DATASET EXTRACT:
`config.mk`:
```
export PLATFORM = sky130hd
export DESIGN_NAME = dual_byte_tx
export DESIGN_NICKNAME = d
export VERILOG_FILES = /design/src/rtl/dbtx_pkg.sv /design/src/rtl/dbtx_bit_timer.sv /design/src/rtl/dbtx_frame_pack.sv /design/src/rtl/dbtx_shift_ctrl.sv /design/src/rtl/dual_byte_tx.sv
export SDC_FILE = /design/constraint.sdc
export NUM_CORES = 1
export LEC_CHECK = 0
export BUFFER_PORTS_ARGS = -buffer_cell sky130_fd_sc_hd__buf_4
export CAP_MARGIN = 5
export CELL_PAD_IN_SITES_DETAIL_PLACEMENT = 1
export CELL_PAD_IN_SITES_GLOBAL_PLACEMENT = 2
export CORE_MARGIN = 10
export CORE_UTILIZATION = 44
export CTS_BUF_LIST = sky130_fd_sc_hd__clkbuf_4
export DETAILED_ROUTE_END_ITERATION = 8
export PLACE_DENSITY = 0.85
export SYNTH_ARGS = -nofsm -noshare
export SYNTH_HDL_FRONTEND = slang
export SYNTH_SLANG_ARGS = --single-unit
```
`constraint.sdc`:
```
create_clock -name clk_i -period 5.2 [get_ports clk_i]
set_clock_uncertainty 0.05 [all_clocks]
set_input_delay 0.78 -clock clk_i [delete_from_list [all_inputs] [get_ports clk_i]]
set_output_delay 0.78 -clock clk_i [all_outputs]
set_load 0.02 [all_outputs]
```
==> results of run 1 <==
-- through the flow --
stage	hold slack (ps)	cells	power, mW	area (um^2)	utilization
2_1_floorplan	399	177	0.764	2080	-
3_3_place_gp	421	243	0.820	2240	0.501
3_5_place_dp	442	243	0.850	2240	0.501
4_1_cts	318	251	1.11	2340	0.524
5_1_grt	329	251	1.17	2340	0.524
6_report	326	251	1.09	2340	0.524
File: src/rtl/dltap_dma.sv
module dltap_dma #(
  parameter int DW  = 32,
  parameter int IAW = 16,
  parameter int EAW = 16,
  parameter int CW  = 16
) (
  input  logic           clk,
  input  logic           rst_n,
  input  logic           start,
  input  logic [IAW-1:0] pb_addr,
  output logic           busy,
  output logic           irq,
  output logic           im_req,
  output logic           im_we,
  output logic [IAW-1:0] im_addr,
  output logic [DW-1:0]  im_wdata,
  input  logic [DW-1:0]  im_rdata,
  input  logic           im_ready,
  output logic           em_req,
  output logic [EAW-1:0] em_addr,
  input  logic [DW-1:0]  em_rdata,
  input  logic           em_ready
);

  localparam int PBW   = 11;
  localparam int KW    = $clog2(PBW);
  localparam int SW    = EAW + 2;
  localparam logic [KW-1:0] LASTK = KW'(PBW - 1);

  typedef enum logic [2:0] {S_IDLE, S_PB, S_TAP, S_READ, S_WR, S_NEXT, S_DONE} st_t;

  st_t            state;
  logic [KW-1:0]  k;
  logic [IAW-1:0] pb_ptr, dptr, dmod, tptr, tmod, chain;
  logic [EAW-1:0] eidx, ebase, elen, pos;
  logic [CW-1:0]  tcnt, rcnt, rload;
  logic           ie;
  logic [DW-1:0]  dbuf;

  logic signed [SW-1:0] tap_sum, len_s, tap_wr;
  logic [EAW:0]         pos_p1;
  logic [EAW-1:0]       pos_nx;
  logic                 unused_bits;

  assign len_s   = $signed({2'b00, elen});
  assign tap_sum = $signed({2'b00, eidx}) + $signed(im_rdata[SW-1:0]);
  assign tap_wr  = (tap_sum < 0) ? tap_sum + len_s :
                   (tap_sum >= len_s) ? tap_sum - len_s : tap_sum;
  assign pos_p1  = {1'b0, pos} + (EAW+1)'(1);
  assign pos_nx  = (pos_p1 == {1'b0, elen}) ? '0 : pos_p1[EAW-1:0];
  assign unused_bits = ^{im_rdata[DW-1:SW], tap_wr[SW-1:EAW]};

  assign busy     = (state != S_IDLE);
  assign irq      = (state == S_DONE) && ((chain == '0) || ie);
  assign im_req   = (state == S_PB) || (state == S_TAP) || (state == S_WR);
  assign im_we    = (state == S_WR);
  assign im_wdata = dbuf;
  assign em_req   = (state == S_READ);
  assign em_addr  = ebase + pos;

  always_comb begin
    case (state)
      S_PB:    im_addr = pb_ptr + IAW'(k);
      S_TAP:   im_addr = tptr;
      S_WR:    im_addr = dptr;
      default: im_addr = '0;
    endcase
  end

  always_ff @(posedge clk or negedge rst_n) begin
    if (!rst_n) begin
      state  <= S_IDLE;
      k      <= '0;
      pb_ptr <= '0;
      dptr   <= '0;
      dmod   <= '0;
      tptr   <= '0;
      tmod   <= '0;
      chain  <= '0;
      eidx   <= '0;
      ebase  <= '0;
      elen   <= '0;
      pos    <= '0;
      tcnt   <= '0;
      rcnt   <= '0;
      rload  <= '0;
      ie     <= 1'b0;
      dbuf   <= '0;
    end else begin
      case (state)
        S_IDLE: if (start) begin
          pb_ptr <= pb_addr;
          k      <= '0;
          rcnt   <= '0;
          state  <= S_PB;
        end
        S_PB: if (im_ready) begin
          case (k)
            KW'(0):  dptr  <= im_rdata[IAW-1:0];
            KW'(1):  dmod  <= im_rdata[IAW-1:0];
            KW'(2):  eidx  <= im_rdata[EAW-1:0];
            KW'(3):  ebase <= im_rdata[EAW-1:0];
            KW'(4):  elen  <= im_rdata[EAW-1:0];
            KW'(5):  tptr  <= im_rdata[IAW-1:0];
            KW'(6):  tmod  <= im_rdata[IAW-1:0];
            KW'(7):  tcnt  <= im_rdata[CW-1:0];
            KW'(8):  rload <= im_rdata[CW-1:0];
            KW'(9):  chain <= im_rdata[IAW-1:0];
            default: ie    <= im_rdata[0];
          endcase
          k <= k + KW'(1);
          if (k == LASTK) state <= S_NEXT;
        end
        S_TAP: if (im_ready) begin
          pos   <= tap_wr[EAW-1:0];
          tptr  <= tptr + tmod;
          tcnt  <= tcnt - CW'(1);
          rcnt  <= rload;
          state <= S_NEXT;
        end
        S_READ: if (em_ready) begin
          dbuf  <= em_rdata;
          pos   <= pos_nx;
          rcnt  <= rcnt - CW'(1);
          state <= S_WR;
        end
        S_WR: if (im_ready) begin
          dptr  <= dptr + dmod;
          state <= S_NEXT;
        end
        S_NEXT: begin
          if (rcnt != '0)      state <= S_READ;
          else if (tcnt != '0) state <= S_TAP;
          else                 state <= S_DONE;
        end
        S_DONE: begin
          if (chain != '0) begin
            pb_ptr <= chain;
            k      <= '0;
            rcnt   <= '0;
            state  <= S_PB;
          end else begin
            state  <= S_IDLE;
          end
        end
        default: state <= S_IDLE;
      endcase
    end
  end

endmodule

File: config.mk
export PLATFORM = sky130hd
export DESIGN_NAME = dltap_dma
export DESIGN_NICKNAME = d
export VERILOG_FILES = /design/src/rtl/dltap_dma.sv
export SDC_FILE = /design/constraint.sdc
export NUM_CORES = 1
export LEC_CHECK = 0
export CAP_MARGIN = 20
export CORE_ASPECT_RATIO = 2
export CORE_MARGIN = 3
export CORE_UTILIZATION = 65
export CTS_CLUSTER_SIZE = 20
export DETAILED_ROUTE_END_ITERATION = 8
export DONT_BUFFER_PORTS = 1
export HOLD_SLACK_MARGIN = 0.15
export PLACE_DENSITY = 0.81
export RECOVER_POWER = 100
export SLEW_MARGIN = 15
export SYNTH_ARGS = -nofsm -noshare
export SYNTH_HDL_FRONTEND = slang
export SYNTH_SLANG_ARGS = --single-unit
File: constraint.sdc
create_clock -name clk -period 5.3 [get_ports clk]
set_input_delay 1.06 -clock clk [delete_from_list [all_inputs] [get_ports clk]]
set_output_delay 1.06 -clock clk [all_outputs]
set_load 0.03 [all_outputs]
==> flow_summary.yaml, run 1 <==
status:
  run_status: "finished, violations left"
  violations: "capacitance limit, slew limit"
sta:
  tightest_slew_ns: 1.77
  fin_skew_ns: 0.0133
  rsz0062_at_grt: "false"
  period_minus_slack_ns: 4.99
  max_slew_margin_pct: -17.9
  hold_violations: 0
  setup_viol: 0
  max_freq_mhz: 200
  final_max_slew_viol_count: 52
  fin_crit_sh_pct: 94.2
  setup_tns_ns: 0
floorplan:
  core-area_mm2: 0.0247
  rows: 81
  io_pins: 154
  die_y_um: 231
  initial_utilization_pct: 66.8
  die_area_mm2: 0.0275
  fp.dieW_um: 119
cts:
  path_clk_slew_ns: 0.07
  cts_buffers: 24
  ctsHoldBuffers: 0
  cts.sinks: 248
  clock_path_buffers: 3
  cts_tree: "done"
  cts_root_buffer: "clkbuf_16"
  htreeDepth: 1
  cts_resized: 0
  cts_setup_buffers: 0
  clock_latency_ns: 0.54
place:
  numPortBuffers: 0
  hpwl_um: 33700
  gp_congestion: 0.979
finish:
  final_layout_size_suffix_gt1_share_pct: 13.4
  nets: 1947
  fillers: 1930
  final_cell_mix: "248 x dfrtp_1, 155 x o21ai_0, 139 x mux2_2, 138 x nand2_1, 125 x nor2_1"
  diodes: 0
  area_growth_pct: 7.29
  mostFrequentLayoutCell: "dfrtp_1"
synth:
  ys.flop_type: "dfrtp_1"
  synth-seq-area-share_pct: 37.6
  ys_ff_latch: 248
  synth_top_family_by_area: "compound AO/OA/AOI/OAI gates"
  synth_area_leader_cell: "dfrtp_1"
  synthCells: 1766
  synthTopCellsByArea: "dfrtp_1 38%, mux2_2 9.5%, ha_1 7.8%"
  synth-simple-area-share_pct: 14.0
  synth_area_per_cell_um2: 9.35
  synth_edf_count: 0
  synth_nets: 1961
  synth-compound-area-share_pct: 18.6
  synthAdderAreaFrac_pct: 8.65
  synth_cell_types: 82
  synth_top_area_share_pct: 37.6
  synth_xor_area_share_pct: 5.41
  yosys_warnings: 0
  netlist_area_mm2: 0.0165
  synthArstFlopShare_pct: 100
  muxShareOfSynthArea_pct: 11.5
run:
  cap_violations: 2
setup_path:
  cp_common_cell: "nor2_1"
  path_delay_family: "compound AO/OA/AOI/OAI gates"
  cpPeakStageDelay_ns: 0.45
  path_cells: "ha_1, fa_1, a211o_1, a2111oi_4, o31a_1, nand2b_1, xnor2_1, ha_1, nor2_1, nor2_1, a221oi_1, a21oi_1, or3_4, buf_4, nor2_1, a21oi_1, o21ai_0, o311ai_1"
  worst_setup_path_start_kind: "input port"
  critPathKind: "input port to register"
  crit_slowest_cell: "or3_4"
  path_max_fanout: 12
  cp.required_ns: 5.70
  crit_buf_inv: 1
  endpoint_kind: "register"
  worst_ep_arrival_time_ns: 5.39
power_and_ir_drop:
  peakVddDrop_v: 0.000766
  power.total_w: 0.0137
  power_density_mw_per_mm2: 774
  p_leak_nw: 8.10
global_route:
  globalRouteTotalUtil_pct: 33.7
  antenna_found_initial: 0
  grt_pass1_wl_um: 73300
  overflow: 0
  grt_max_degree: 249
  grt_pass1_vias: 14100
routing:
  drc_errors: 0
  drt_iter0_drc: 946
  ant_nets: 0
  vias: 13800
  wire_per_inst_um: 22.2
  finalWirelength_um: 46600
  drt-vias-per-instance: 6.59
  firstDrtPassIters: 6
min_path:
  hp-class: "input port to async pin"
==> cells by family after synthesis <==
family / Yosys count
buffers and inverters: 171
AND/OR/NAND/NOR: 476
multiplexers: 173
flip-flops: 248
AO/OA/AOI/OAI: 486
XOR/XNOR: 102
adder cells (fa/ha/maj): 110
==> where the power goes <==
part           total, W  switching [W]  leakage (nW)  internal [W]
combinational   0.00804        0.00467          4.51       0.00338
sequential      0.00384        0.00113          3.17       0.00270
clock           0.00184       0.000749         0.415       0.00109
total            0.0137        0.00655          8.10       0.00717
==> through the flow <==
step / setup slack [ns] / hold slack (ns) / cell area [um^2] / utilization (%) / std cells
after detailed placement: 0.0110 / 0.479 / 16900 / 68.5 / 2058
after CTS: 0.574 / 0.208 / 17800 / 71.9 / 2098
after global routing: 0.155 / 0.197 / 17700 / 71.7 / 2098
final: 0.308 / 0.210 / 17700 / 71.7 / 2098
after floorplan: 0.421 / 0.450 / 16500 / - / 1766
after global placement: 0.0839 / 0.467 / 16900 / 68.5 / 2058
==> per-layer routing <==
| metal | GRT usage [%] | up-vias | share of wire, % |
|---|---|---|---|
| li1 | - | 6327 | - |
| met1 | 33.5 | 6745 | 33 |
| met2 | 62.0 | 529 | 53 |
| met3 | 3.79 | 220 | 5.1 |
| met4 | 27.4 | 0 | 9.7 |
| met5 | 0 | - | 0 |
==> flip-flops by register name (all words and copies together) (netlist names) <==
| name | count |
|---|---|
| chain | 16 |
| dmod | 16 |
| dptr | 16 |
| ebase | 16 |
| eidx | 16 |
| elen | 16 |
| ie | 1 |
| im_wdata | 32 |
| k | 4 |
| pb_ptr | 16 |
| pos | 16 |
| rcnt | 16 |
| rload | 16 |
| state | 3 |
| tcnt | 16 |
| tmod | 16 |
| tptr | 16 |
==> final timing paths <==
path / start / slack (ns) / depth (start not counted) / endpoint
setup reg to reg: eidx[0]$_DFFE_PN0P_ / 0.44 / 18 / pos[7]$_DFFE_PN0P_
max in group asynchronous: rst_n / 4.44 / 0 / tcnt[6]$_DFFE_PN0P_
setup / recovery: im_rdata[0] / 0.31 / 18 / pos[7]$_DFFE_PN0P_
hold reg to reg: pb_ptr[0]$_DFFE_PN0P_ / 0.49 / 2 / pb_ptr[0]$_DFFE_PN0P_
hold / removal: rst_n / 0.21 / 0 / pb_ptr[2]$_DFFE_PN0P_
min in group clk: pb_ptr[0]$_DFFE_PN0P_ / 0.49 / 2 / pb_ptr[0]$_DFFE_PN0P_
==> synthesized netlist by cell type, types with 13 or more instances <==
master	n
o21bai_1	14
a22oi_1	24
a211oi_1	16
nand2b_1	15
nor3_1	34
and3_1	17
nor2_1	125
dfrtp_1	248
xor2_1	38
o21a_1	14
o21ai_0	151
nor2b_1	28
a21o_1	28
mux2i_1	33
mux2_2	140
o21ai_1	13
ha_1	103
a21oi_1	116
clkbuf_1	61
nand2_1	138
inv_1	81
nor4_1	14
a31oi_1	13
nand3_1	33
xnor2_1	64
==> cell type report <==
class                      count  area, um^2  share of cell area [%]
clock inverter                11         169                   0.953
timing repair buffer          49         323                    1.82
clock buffer                  29         669                    3.78
tap                          332         415                    2.34
inverter                      82         308                    1.74
multi-input combinational   1347        9630                    54.3
sequential                   248        6210                    35.0
No activity file was read; power rests on OpenSTA's default activity.
==> run 2, diff against run 1 <==
--- a/config.mk
+++ b/config.mk
@@ -6,14 +6,16 @@
 export NUM_CORES = 1
 export LEC_CHECK = 0
 export CAP_MARGIN = 20
-export CORE_ASPECT_RATIO = 2
+export CELL_PAD_IN_SITES_DETAIL_PLACEMENT = 1
+export CELL_PAD_IN_SITES_GLOBAL_PLACEMENT = 2
+export CORE_ASPECT_RATIO = 1.4
 export CORE_MARGIN = 3
-export CORE_UTILIZATION = 65
+export CORE_UTILIZATION = 41
 export CTS_CLUSTER_SIZE = 20
 export DETAILED_ROUTE_END_ITERATION = 8
 export DONT_BUFFER_PORTS = 1
 export HOLD_SLACK_MARGIN = 0.15
-export PLACE_DENSITY = 0.81
+export PLACE_DENSITY_LB_ADDON = 0.1
 export RECOVER_POWER = 100
 export SLEW_MARGIN = 15
 export SYNTH_ARGS = -nofsm -noshare
==> run 2 against run 1 <==
  * The flow still finishes with violations (capacitance limit, slew limit)
  * Clock-buffer cell count up 8
  * Via count is 2.0% lower
  * Clock skew is 0.0080 ns higher
  * Critical path depth down 5
  * Combinational power grew 1%
  * First-iteration DRC count fell by 28%
  * Maximum frequency grew 1.5%
  * Worst setup slack better by 0.072 ns
  * Highest routed layer unchanged
==> flow_summary.yaml, run 2 (same netlist as run 1, synthesis figures left out) <==
global_route:
  top_usage_layer: "met2"
  use_met2_pct: 49.1
  overflow: 0
  grt_util_met3_pct: 2.56
  grt_max_degree: 249
  grt_pass1_wl_um: 85700
  grt_pass1_vias: 14600
  use_met1_pct: 29.0
  antenna_found_initial: 3
  globalRouteTotalUtil_pct: 25.4
cts:
  cts_buffers: 28
  cts_root_buffer: "clkbuf_16"
  htreeDepth: 1
  ctsHoldBuffers: 0
  cts_tree: "done"
  cts.sinks: 248
  cts_resized: 0
  cts_setup_buffers: 0
  path_clk_slew_ns: 0.07
  clock_path_buffers: 3
  clock_latency_ns: 0.56
setup_path:
  cpPeakStageDelay_ns: 0.61
  critPathKind: "register to output pin"
  path_delay_family: "compound AO/OA/AOI/OAI gates"
  path_max_fanout: 8
  endpoint_kind: "output pin"
  path_cells: "ha_1, inv_1, fa_1, nor2b_1, o21ai_0, a21oi_1, o21ai_0, a21boi_0, o2111ai_1, nand3_1, or4_1, nand2_1, xnor2_1"
  r2r_start: "state[0]$_DFFE_PN0P_"
  crit_buf_inv: 1
  crit_slowest_cell: "xnor2_1"
  worst_setup_path_start_kind: "register"
  r2r_slack_ns: 0.40
  cp_common_cell: "o21ai_0"
  worst_ep_arrival_time_ns: 3.86
  cp.required_ns: 4.24
  startpoint: "pos[0]$_DFFE_PN0P_"
finish:
  layout.cells.non_filler: 2309
  mostFrequentLayoutCell: "dfrtp_1"
  fin_util_pct: 45.8
  final_layout_size_suffix_gt1_share_pct: 14.0
  stdcell_area_mm2: 0.0181
  nets: 1953
  largest_reg_flops: 32
  final_cell_mix: "248 x dfrtp_1, 153 x o21ai_0, 140 x mux2_2, 138 x nand2_1, 125 x nor2_1"
  area_growth_pct: 9.79
floorplan:
  fp.dieW_um: 176
  die_area_mm2: 0.0428
  core-area_mm2: 0.0396
  initial_utilization_pct: 41.7
  die_y_um: 243
  io_pins: 154
  rows: 86
sta:
  rsz0062_at_grt: "false"
  fin_skew_ns: 0.0214
  hold_violations: 0
  fin_crit_sh_pct: 92.8
  setup_viol: 0
  fin_ws_ns: 0.380
  period_minus_slack_ns: 4.92
  max_slew_margin_pct: -30.6
  final_max_slew_viol_count: 35
  tightest_slew_ns: 1.96
  max_freq_mhz: 203
routing:
  firstDrtPassIters: 5
  drc_errors: 0
  vias: 13600
  ant_nets: 0
  drt_iter0_drc: 677
  drt-vias-per-instance: 5.87
  wire_per_inst_um: 23.5
  finalWirelength_um: 54300
place:
  gp_congestion: 0.851
  dp_slack_ns: -0.00419
  post_dp_cell_area_mm2: 0.0172
  placedCellCount: 2256
  hpwl_um: 39100
  numPortBuffers: 0
power_and_ir_drop:
  peakVddDrop_v: 0.000522
  p_leak_nw: 8.18
  power_density_mw_per_mm2: 775
status:
  violations: "capacitance limit, slew limit"
  run_status: "finished, violations left"
run:
  cap_violations: 1
min_path:
  hp-class: "input port to async pin"
==> run 2: final cells by class <==
class | instances | area (um^2)
Inverter | 82 | 308
Clock buffer | 37 | 806
Sequential cell | 248 | 6210
Clock inverter | 15 | 169
Multi-Input combinational cell | 1347 | 9630
Fill cell | 4630 | 21500
Antenna cell | 1 | 2.50
Tap cell | 528 | 661
Timing Repair Buffer | 51 | 352
==> run 2: power breakdown <==
part	switching [W]	total [W]	internal [W]	leakage, nW
logic	0.00474	0.00816	0.00341	4.52
registers	0.00112	0.00382	0.00270	3.17
clock network	0.000846	0.00207	0.00122	0.482
total	0.00671	0.0140	0.00734	8.18
==> run 2: worst paths after layout <==
| path | to | cells after the start |
|---|---|---|
| worst max-delay path | em_addr[12] | 13 |
| worst min-delay path | pb_ptr[3]$_DFFE_PN0P_ | 0 |
| worst max register to register | pos[6]$_DFFE_PN0P_ | 11 |
| worst min register to register | tmod[13]$_DFFE_PN0P_ | 2 |
| max in group asynchronous | k[2]$_DFFE_PN0P_ | 0 |
| min in group clk | tmod[13]$_DFFE_PN0P_ | 2 |
==> run 2: per-layer routing <==
layer / routed length [um] / share of wire, %
met5: 0 / 0
met4: 1870 / 3.4
met3: 1340 / 2.5
met2: 29600 / 54
met1: 21500 / 40
==> run 2: per-stage QoR <==
| step | hold WS (ns) | TNS, ns | total power (W) |
|---|---|---|---|
| global placement | 0.473 | 0 | 0.0118 |
| CTS | 0.173 | 0 | 0.0142 |
| detailed placement | 0.479 | -0.00419 | 0.0121 |
| global route | 0.162 | 0 | 0.0153 |
| finish | 0.199 | 0 | 0.0140 |
| floorplan | 0.450 | 0 | 0.00970 |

WHAT IS NEEDED: Print only what lies in the material above starting at the line with "drt-vias-per-instance: 5.87" and ending at the line with "Clock buffer | 37 | 806", every line exactly as given.

ANSWER SECTION:
  drt-vias-per-instance: 5.87
  wire_per_inst_um: 23.5
  finalWirelength_um: 54300
place:
  gp_congestion: 0.851
  dp_slack_ns: -0.00419
  post_dp_cell_area_mm2: 0.0172
  placedCellCount: 2256
  hpwl_um: 39100
  numPortBuffers: 0
power_and_ir_drop:
  peakVddDrop_v: 0.000522
  p_leak_nw: 8.18
  power_density_mw_per_mm2: 775
status:
  violations: "capacitance limit, slew limit"
  run_status: "finished, violations left"
run:
  cap_violations: 1
min_path:
  hp-class: "input port to async pin"
==> run 2: final cells by class <==
class | instances | area (um^2)
Inverter | 82 | 308
Clock buffer | 37 | 806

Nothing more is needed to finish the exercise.